The Panathenaic Amphora by the Euphiletos Painter is a black-figure terracotta Panathenaic amphora from the Archaic Period depicting a running race, now in the Metropolitan Museum of Art in New York. It was painted by the Euphiletos Painter as a victory prize for the Panathenaic Games in Athens in 530 BC.

== Description ==
The amphora was made by the Euphiletos Painter in 530 BC near the end of the Archaic Period of Greece. It was excavated in Vulci. Made out of terracotta, the amphora has a height of 24.5 inches (62.2 cm). On one side of the vase there is a depiction of a foot race, or stadion, and on the other side of the vase is a depiction of Athena Promachos. Many Panathenaic amphorae featured Athena in this pose and the event for which the vase was a prize for on the other side. Athena, brandishing a spear in one hand and a shield in the other, stands in between two pillars that have roosters sitting atop them. Alongside the left pillar is an inscription in Greek. This Attic amphora is painted in the black figure style, typical of all Panathenaic amphorae. Stemming from Proto-Corinthian roots, black-figure style includes incised details with silhouetted figures on a glossy vase. The silhouetted figures are the men in the stadion who are nude, bearded, and muscular. Running nude was part of the stadion, known as the gymnikos agon or nude struggle. Their musculature is highlighted through the use of incision creating white lines against the black figures. Each of the five men have their left leg extended forward in a long stride. The vase itself is mostly black with the silhouetted figures placed within the reddish brown spaces. Surrounding the rim of the vase's neck is a painted black chain, which, above and below it, has a repeating design.
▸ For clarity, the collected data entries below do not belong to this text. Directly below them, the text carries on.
From an optimization exercise on the open Yosys and OpenROAD flow, aimed at small area, a short achievable clock period and few clock cycles; shortcuts taken in it are not production practice.
Only simulation tests tie the RTL to the original design; equivalence was not proved.
Power is estimated from default activity; no workload was simulated.

--- flow/design.v ---
module riscv_core
(
    input   logic           clk,
    input   logic           rst,
    output  logic   [31:0]  imem_address,
    output  logic           imem_read,
    input   logic   [31:0]  imem_rdata,
    input   logic           imem_resp,
    output  logic   [31:0]  dmem_address,
    output  logic           dmem_read,
    output  logic           dmem_write,
    output  logic   [3:0]   dmem_wmask,
    output  logic   [31:0]  dmem_wdata,
    input   logic   [31:0]  dmem_rdata,
    input   logic           dmem_resp
);
    logic [31:0] rf [1:31];
    logic        d_v;
    logic [31:0] d_ir;
    logic [31:2] d_nxt;              
    logic [31:2] d_tgt;              
    logic        d_pt;               
    logic        e_v;
    logic [31:0] e_a, e_b, e_opb;
    logic [31:2] e_alt;              
    logic [4:0]  e_rd;
    logic [2:0]  e_f3;
    logic        e_sub, e_sra, e_we, e_load, e_store, e_br, e_jalr, e_alt_res, e_pt;
    logic        r_redir;
    logic        m_v;
    logic [31:0] m_res;              
    logic [31:0] m_wdata;            
    logic [3:0]  m_wmask;
    logic [4:0]  m_rd;
    logic [2:0]  m_f3;
    logic        m_we, m_load, m_store;
    wire frz = m_v & (m_load | m_store) & ~dmem_resp;
    logic        f_seq;
    assign imem_address = {({30{r_redir}} & m_wdata[31:2]) | ({30{d_pt}} & d_tgt) | ({30{f_seq}} & d_nxt), 2'b00};
    assign imem_read    = 1'b1;
    wire [31:0] fi = imem_rdata;
    wire [4:0]  f_opc = fi[6:2];
    wire [31:2] f_pc  = imem_address[31:2];
    wire [31:2] t_b = f_pc + {{20{fi[31]}}, fi[7], fi[30:25], fi[11:9]};
    wire [31:2] t_j = f_pc + {{12{fi[31]}}, fi[19:12], fi[20], fi[30:22]};
    wire [31:2] t_u = {f_pc[31:12] + fi[31:12], f_pc[11:2]};
    wire [31:2] t_f = d_tgt + {{21{fi[31]}}, fi[30:22]};
    wire        f_fuse = (f_opc == 5'b11001) & d_auipc_rd & (d_ir[11:7] == fi[19:15]);
    wire        s_j = f_opc == 5'b11011;
    wire        s_u = f_opc == 5'b00101;
    wire        s_b = ~(s_j | s_u | f_fuse);
    wire [31:2] f_tgt = ({30{f_fuse}} & t_f) | ({30{s_j}} & t_j) | ({30{s_u}} & t_u) | ({30{s_b}} & t_b);
    wire        f_pred = s_j | f_fuse | ((f_opc == 5'b11000) & (fi[31] | fi[14:12] == 3'b001));
    wire [4:0] opc = d_ir[6:2];
    wire [2:0] f3  = d_ir[14:12];
    wire [4:0] rd  = d_ir[11:7];
    wire [4:0] rs1 = d_ir[19:15];
    wire [4:0] rs2 = d_ir[24:20];
    wire is_lui   = opc == 5'b01101;
    wire is_auipc = opc == 5'b00101;
    wire is_jal   = opc == 5'b11011;
    wire is_jalr  = opc == 5'b11001;
    wire is_br    = opc == 5'b11000;
    wire is_load  = opc == 5'b00000;
    wire is_store = opc == 5'b01000;
    wire is_reg   = opc == 5'b01100;
    wire use1 = ~(is_lui | is_auipc | is_jal);
    wire use2 = is_reg | is_store | is_br;
    wire [31:0] i_imm = {{21{d_ir[31]}}, d_ir[30:20]};
    wire [31:0] s_imm = {{21{d_ir[31]}}, d_ir[30:25], d_ir[11:7]};
    wire [31:0] u_imm = {d_ir[31:12], 12'h000};
    wire d_auipc_rd = d_v & is_auipc & (rd != 5'd0);
    logic [31:0] rf_a, rf_b;
    always_comb begin
        rf_a = 32'd0;
        rf_b = 32'd0;
        for (int i = 1; i < 32; i++) begin
            rf_a = rf_a | ({32{rs1 == i[4:0]}} & rf[i]);
            rf_b = rf_b | ({32{rs2 == i[4:0]}} & rf[i]);
        end
    end
    logic [31:0] e_res, m_wd;
    wire e_fwd1 = e_v & e_we & (e_rd == rs1);
    wire e_fwd2 = e_v & e_we & (e_rd == rs2);
    wire m_fwd1 = m_v & m_we & (m_rd == rs1);
    wire m_fwd2 = m_v & m_we & (m_rd == rs2);
    wire [31:0] fa = e_fwd1 ? e_res : m_fwd1 ? m_wd : rf_a;
    wire [31:0] fb = e_fwd2 ? e_res : m_fwd2 ? m_wd : rf_b;
    wire dstall = d_v & e_v & e_load & ((e_fwd1 & use1) | (e_fwd2 & use2));
    wire [31:0] sum = e_a + (e_sub ? ~e_opb : e_opb) + {31'd0, e_sub};
    wire        slt = {e_a[31] ^ ~e_f3[0], e_a[30:0]} < {e_opb[31] ^ ~e_f3[0], e_opb[30:0]};
    wire [31:0] sr  = $signed({e_sra & e_a[31], e_a}) >>> e_opb[4:0];
    logic [31:0] alu;
    always_comb begin
        case (e_f3)
            3'b000: alu = sum;
            3'b001: alu = e_a << e_opb[4:0];
            3'b010, 3'b011: alu = {31'd0, slt};
            3'b100: alu = e_a ^ e_opb;
            3'b101: alu = sr;
            3'b110: alu = e_a | e_opb;
            default: alu = e_a & e_opb;
        endcase
    end
    assign e_res = e_alt_res ? {e_alt, 2'b00} : alu;
    wire        beq  = e_a == e_opb;
    wire        blt  = {e_a[31] ^ ~e_f3[1], e_a[30:0]} < {e_opb[31] ^ ~e_f3[1], e_opb[30:0]};
    wire        cond = (e_f3[2] ? blt : beq) ^ e_f3[0];
    wire        e_mis = e_v & ((e_br & (cond ^ e_pt)) | (e_jalr & ~e_pt));
    wire [1:0] bo = sum[1:0];
    assign dmem_address = {m_res[31:2], 2'b00};
    assign dmem_read    = m_v & m_load;
    assign dmem_write   = m_v & m_store;
    assign dmem_wdata   = m_wdata;
    assign dmem_wmask   = m_wmask;
    wire [15:0] lh_d = m_res[1] ? dmem_rdata[31:16] : dmem_rdata[15:0];
    wire [7:0]  lb_d = m_res[0] ? lh_d[15:8] : lh_d[7:0];
    always_comb begin
        if (!m_load)               m_wd = m_res;
        else if (m_f3[1:0] == 2'b00) m_wd = {{24{lb_d[7] & ~m_f3[2]}}, lb_d};
        else if (m_f3[1:0] == 2'b01) m_wd = {{16{lh_d[15] & ~m_f3[2]}}, lh_d};
        else                       m_wd = dmem_rdata;
    end
    always_ff @(posedge clk) begin
        if (m_v & m_we & ~frz) rf[m_rd] <= m_wd;
    end
    wire f_take = ~frz & ~dstall;    
    always_ff @(posedge clk) begin
        if (rst) begin
            d_v     <= 1'b0;
            d_pt    <= 1'b0;
            f_seq   <= 1'b1;
            d_nxt   <= 30'h1000_0000;
            e_v     <= 1'b0;
            m_v     <= 1'b0;
            r_redir <= 1'b0;
        end else if (!frz) begin
            r_redir <= e_mis;
            f_seq   <= ~e_mis & (dstall ? ~d_pt : ~(imem_resp & f_pred));
            m_v     <= e_v;
            e_v     <= d_v & ~e_mis & ~dstall;
            if (!dstall) begin
                d_v   <= imem_resp & ~e_mis;
                d_pt  <= imem_resp & ~e_mis & f_pred;
                d_nxt <= imem_address[31:2] + {29'd0, imem_resp};
            end
        end
    end
    always_ff @(posedge clk) begin
        if (f_take) begin
            d_ir  <= imem_rdata;
            d_tgt <= f_tgt;
        end
        if (!frz) begin
            e_a       <= is_lui ? 32'd0 : fa;
            e_b       <= fb;
            e_opb     <= (is_reg | is_br) ? fb : is_store ? s_imm : is_lui ? u_imm : i_imm;
            e_alt     <= (d_pt | is_jal | is_jalr) ? d_nxt : d_tgt;
            e_rd      <= rd;
            e_f3      <= is_lui ? 3'b000 : f3;
            e_sub     <= is_reg & d_ir[30];
            e_sra     <= d_ir[30];
            e_we      <= ~is_br & ~is_store & (rd != 5'd0);
            e_load    <= is_load;
            e_store   <= is_store;
            e_br      <= is_br;
            e_jalr    <= is_jalr;
            e_alt_res <= is_jal | is_jalr | is_auipc;
            e_pt      <= d_pt;
            m_res     <= (e_load | e_store) ? sum : e_res;
            m_rd      <= e_rd;
            m_f3      <= e_f3;
            m_we      <= e_we;
            m_load    <= e_load;
            m_store   <= e_store;
            case (e_f3[1:0])
                2'b00:   begin m_wdata <= {4{e_b[7:0]}};  m_wmask <= 4'b0001 << bo; end
                2'b01:   begin m_wdata <= {2{e_b[15:0]}}; m_wmask <= {bo[1], bo[1], ~bo[1], ~bo[1]}; end
                default: begin m_wdata <= e_b;            m_wmask <= 4'b1111; end
            endcase
            if (e_br | e_jalr) m_wdata <= {e_jalr ? sum[31:2] : e_alt, 2'b00};
        end
    end
endmodule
Its black handles stem from the neck of the vase to the top of the body.

== Function ==
The function of these Panathenaic prize amphorae is that they are symbols of status. These vases commemorated the athleticism of these games and the cultural importance of winning such games. Some of the games that were held include stadion, pankration, music and equestrian events. Serving as a prize for winning these events, this amphora would have been filled with olive oil from Athena's sacred and publicly-owned olive groves, which was a commodity held in respect by the Greeks. Amphorae served primarily as vessels for storage evolving from pithos jars, and later, during the Late Geometric Period, they were used as marker vases for graves: their depictions and size giving indications of the social status of the deceased. Then during the Orientalizing period, small vessels called aryballos were used to hold more valuable oils like perfumes. This evolution from storage to social status led to the creation of Panathenaic prize amphorae: symbols of status through their decorations and storage of sacred oil. The Euphiletos painter painted during the sixth century BC and created many Panathenaic prize amphorae. This amphora was one of the many he painted of various events in Panathenaic games.